_What to work on:_ Your answer should be the lines from the start of the records through the line with "input [7:0] trade_count;", copied word for word.

Stored data:
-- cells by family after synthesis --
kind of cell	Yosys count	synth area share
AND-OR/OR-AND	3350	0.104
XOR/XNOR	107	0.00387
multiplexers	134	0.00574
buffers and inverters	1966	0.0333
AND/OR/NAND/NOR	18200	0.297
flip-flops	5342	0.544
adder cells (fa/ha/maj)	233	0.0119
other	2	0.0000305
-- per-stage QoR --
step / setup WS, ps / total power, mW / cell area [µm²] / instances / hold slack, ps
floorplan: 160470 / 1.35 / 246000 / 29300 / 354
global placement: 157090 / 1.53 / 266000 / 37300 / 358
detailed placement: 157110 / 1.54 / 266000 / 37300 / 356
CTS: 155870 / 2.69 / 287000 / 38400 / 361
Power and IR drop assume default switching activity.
<file path="flow/config.mk">
export PLATFORM = sky130hd
export DESIGN_NAME = vga_display
export DESIGN_NICKNAME = vga_display
export VERILOG_FILES = /design/flow/design.v
export SDC_FILE = /design/flow/constraint.sdc
export NUM_CORES = 4
export LEC_CHECK = 1
export CORE_AREA = 10 10 114 114
export DIE_AREA = 0 0 124 124
</file>
<file path="flow/constraint.sdc">
current_design vga_display

set clk_period 4.0
set clk_io_pct 0.2

create_clock -name clk0 -period $clk_period

set non_clock_inputs [all_inputs -no_clocks]
set_input_delay [expr $clk_period * $clk_io_pct] -clock clk0 $non_clock_inputs
set_output_delay [expr $clk_period * $clk_io_pct] -clock clk0 [all_outputs]
</file>
<file path="flow/design.v">
module vga_display(clk_25mhz, video_on, h_cnt, v_cnt,
                   buy_price, sell_price, trade_count, spread,
                   halt_signal, R, G, B);
    input clk_25mhz;
    input video_on;
    input [9:0] h_cnt;
    input [9:0] v_cnt;
    input [7:0] buy_price;
    input [7:0] sell_price;
    input [7:0] trade_count;
    input [7:0] spread;
    input halt_signal;
    output [3:0] R;
    output [3:0] G;
    output [3:0] B;
    wire [9:0] y_buy;
    wire [9:0] y_sell;
    assign y_buy  = 10'd480 - {buy_price, 1'b0};
    assign y_sell = 10'd480 - {sell_price, 1'b0};
    wire buy_line;
    wire sell_line;
    assign buy_line  = (v_cnt > y_buy-1  && v_cnt < y_buy+1);
    assign sell_line = (v_cnt > y_sell-1 && v_cnt < y_sell+1);
    wire spread_bar;
    wire progress_bar;
    assign spread_bar   = (v_cnt > 460) && (h_cnt < (spread * 5));
    assign progress_bar = (v_cnt > 470) && (h_cnt < (trade_count * 6));
    wire in_display;
    assign in_display = video_on && !halt_signal;
    always @* begin
        if (halt_signal) begin
            R = 4'h8; 
        end 
        else if (in_display && (sell_line || spread_bar)) begin
            R = 4'hF;  
        end 
        else begin
            R = 4'h0; 
        end
        if (halt_signal) begin
            G = 4'h8; 
        end 
        else if (in_display && (buy_line || progress_bar)) 
        begin
            G = 4'hF;  
        end 
        else 
        begin
            G = 4'h0; 
        end
        if (halt_signal) 
        begin
            B = 4'hA;  
        end else 
        begin
            B = 4'h0;  
        end
    end
endmodule
</file>
<file path="flow/run.sh">
#!/bin/bash
# OpenROAD 26Q1-2900-gdf79404cd8, Yosys 0.63+post, stock flow scripts
make -C /OpenROAD-flow-scripts/flow DESIGN_CONFIG=/design/flow/config.mk WORK_HOME=/design/flow/orfs finish
</file>
==> flow_summary.json <==
{
  "grt_start_max_net_pins": 7,
  "finalMaxSlewViolations": 0,
  "n_antenna_cell": 0,
  "warning_count": 39,
  "avgSynthCellArea_um2": 7.93,
  "holdBufCountCts": 0,
  "die_w_um": 124,
  "hold_class": "input pin to output port",
  "start_kind": "input pin",
  "cpPeakStageDelay_ps": 460,
  "yosys-stat-cells": 311,
  "grt_first_pass_wirelength_um": 12400,
  "layout-drive-gt1-share_pct": 40.7,
  "top_cells_by_area": "ha_1 37%, xnor2_1 5.7%, xor2_1 5.0%",
  "vias": 2768,
  "routed_wl_um": 7470,
  "io_buffers": 64,
  "yosysSeqAreaShare_pct": 0,
  "first_global_vias": 2811,
  "cp_top_family": "AND-OR/OR-AND gates",
  "antenna_left": 0,
  "fp_util_pct": 23.7,
  "drt-wirelength-per-cell_um": 12.4,
  "crit_slowest_cell": "or4_4",
  "finalCritPeriodShare_pct": 116,
  "ios": 67,
  "arrival_ps": 3840,
  "hold_viol_final": 0,
  "grt_usage_pct": 9.47,
  "via_per_inst": 4.59,
  "yosys_warnings": 9,
  "power_mw": 0.611,
  "ys_types": 52,
  "most_common_cell": "ha_1",
  "top_area_cell": "ha_1",
  "violations": "negative setup slack",
  "die_h_um": 124,
  "fmax_ghz": 0.216,
  "finalSetupTns_ps": -4300,
  "netlist_instances": 311,
  "fin_ws_ps": -638,
  "syn_area_mm2": 0.00246,
  "power_density_mw_per_mm2": 137,
  "leakage_nw": 2.06,
  "top_area_share_pct": 37.1,
  "max_cap_viol_count": 0,
  "min_period_ps": 4640,
  "path_cells": "buf_12 -> inv_12 -> ha_4 -> buf_6 -> xnor2_4 -> nor3_2 -> buf_4 -> o211ai_1 -> nor2_2 -> xnor2_1 -> ha_1 -> o21a_1 -> nor2_2 -> a2111oi_2 -> o41ai_1 -> or4_4 -> buf_6 -> a21oi_4 -> buf_6 -> buf_6",
  "rsz0062_at_grt": "yes",
  "dpl_worst_slack_ps": -1530,
  "firstDrtPassIters": 4,
  "regArea_um2": 0,
  "end_kind": "output port",
  "drt-initial-drc-count": 98,
  "antenna_found_initial": 0,
  "gp_congestion": 0.841,
  "row_count": 37,
  "finalSetupViolations": 8,
  "area_delta_synth_final_pct": 80.2,
  "yosys-top-cells-count": "73 x ha_1, 25 x inv_1, 22 x a21oi_1, 18 x nor2_1, 18 x o21ai_0",
  "yosys-stat-area_mm2": 0.00246,
  "crit_path_frequent_cell": "buf_6",
  "nClkBuffers": 0,
  "worstPathMaxFanout": 5,
  "vdd_drop_max_uv": 55.8,
  "cp_num_buf_inv": 7,
  "route.detailed.drc": 0,
  "dpl.hpwl_um": 6480,
  "outcome": "finished, violations left",
  "required_ps": 3200,
  "grt_overflow": 0,
  "core_area_mm2": 0.0104,
  "crit_type": "input pin to output port",
  "flops": 0,
  "chip_area_mm2": 0.0154
}
==> cell families after synthesis <==
kind of cell,count (synthesis),share of synthesized area (%)
AOI/OAI and AO/OA,92,24.6
xor gates and xnor gates,33,13.1
adders and majority gates,75,38.7
buffers and inverters,37,7.21
other,1,0.152
and+or+nand+nor,73,16.3
==> metrics by stage <==
| stage | hold slack, ps | area, um2 | instances | util (%) |
|---|---|---|---|---|
| 2_1_floorplan | 1670 | 2600 | 312 | - |
| 3_3_place_gp | 2500 | 3990 | 588 | 38.3 |
| 3_5_place_dp | 2510 | 3990 | 588 | 38.3 |
| 4_1_cts | 2270 | 4230 | 599 | 40.6 |
| 5_1_grt | 2340 | 4440 | 603 | 42.6 |
| 6_report | 2290 | 4440 | 603 | 42.6 |
==> report_power, final <==
part	internal, mW	switching, mW
Sequential	0	0
Clock	0	0
Combinational	0.344	0.266
==> placed cells by master, fill, tap and decap left out, types with 3 or more instances in the layout <==
cell type,netlist,layout
a211oi_1,5,3
inv_1,25,22
o21ai_0,18,16
o21a_1,7,7
a21oi_2,0,6
buf_8,0,3
nor2_1,18,13
nand2_1,5,5
buf_2,1,7
ha_1,73,60
o21bai_1,4,4
nand3_1,9,6
nor2_2,0,5
nor3_1,9,7
nand2b_1,3,3
a21oi_1,22,15
dlymetal6s2s_1,0,4
o211ai_1,3,3
xor2_1,14,13
buf_6,1,16
nor2b_1,4,4
a21o_1,9,9
clkdlybuf4s50_1,0,37
xnor2_1,16,15
ha_4,0,12
buf_4,8,93
nand4_1,5,5
nor3b_1,3,3
clkbuf_2,0,4
==> timing repair <==
action | in CTS | in global routing
buffers inserted | 11 | 5
resized | 107 | 53
pin swaps | 37 | 48
setup endpoints to repair | 8 | 8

_Reply to the exercise:_
-- cells by family after synthesis --
kind of cell	Yosys count	synth area share
AND-OR/OR-AND	3350	0.104
XOR/XNOR	107	0.00387
multiplexers	134	0.00574
buffers and inverters	1966	0.0333
AND/OR/NAND/NOR	18200	0.297
flip-flops	5342	0.544
adder cells (fa/ha/maj)	233	0.0119
other	2	0.0000305
-- per-stage QoR --
step / setup WS, ps / total power, mW / cell area [µm²] / instances / hold slack, ps
floorplan: 160470 / 1.35 / 246000 / 29300 / 354
global placement: 157090 / 1.53 / 266000 / 37300 / 358
detailed placement: 157110 / 1.54 / 266000 / 37300 / 356
CTS: 155870 / 2.69 / 287000 / 38400 / 361
Power and IR drop assume default switching activity.
<file path="flow/config.mk">
export PLATFORM = sky130hd
export DESIGN_NAME = vga_display
export DESIGN_NICKNAME = vga_display
export VERILOG_FILES = /design/flow/design.v
export SDC_FILE = /design/flow/constraint.sdc
export NUM_CORES = 4
export LEC_CHECK = 1
export CORE_AREA = 10 10 114 114
export DIE_AREA = 0 0 124 124
</file>
<file path="flow/constraint.sdc">
current_design vga_display

set clk_period 4.0
set clk_io_pct 0.2

create_clock -name clk0 -period $clk_period

set non_clock_inputs [all_inputs -no_clocks]
set_input_delay [expr $clk_period * $clk_io_pct] -clock clk0 $non_clock_inputs
set_output_delay [expr $clk_period * $clk_io_pct] -clock clk0 [all_outputs]
</file>
<file path="flow/design.v">
module vga_display(clk_25mhz, video_on, h_cnt, v_cnt,
                   buy_price, sell_price, trade_count, spread,
                   halt_signal, R, G, B);
    input clk_25mhz;
    input video_on;
    input [9:0] h_cnt;
    input [9:0] v_cnt;
    input [7:0] buy_price;
    input [7:0] sell_price;
    input [7:0] trade_count;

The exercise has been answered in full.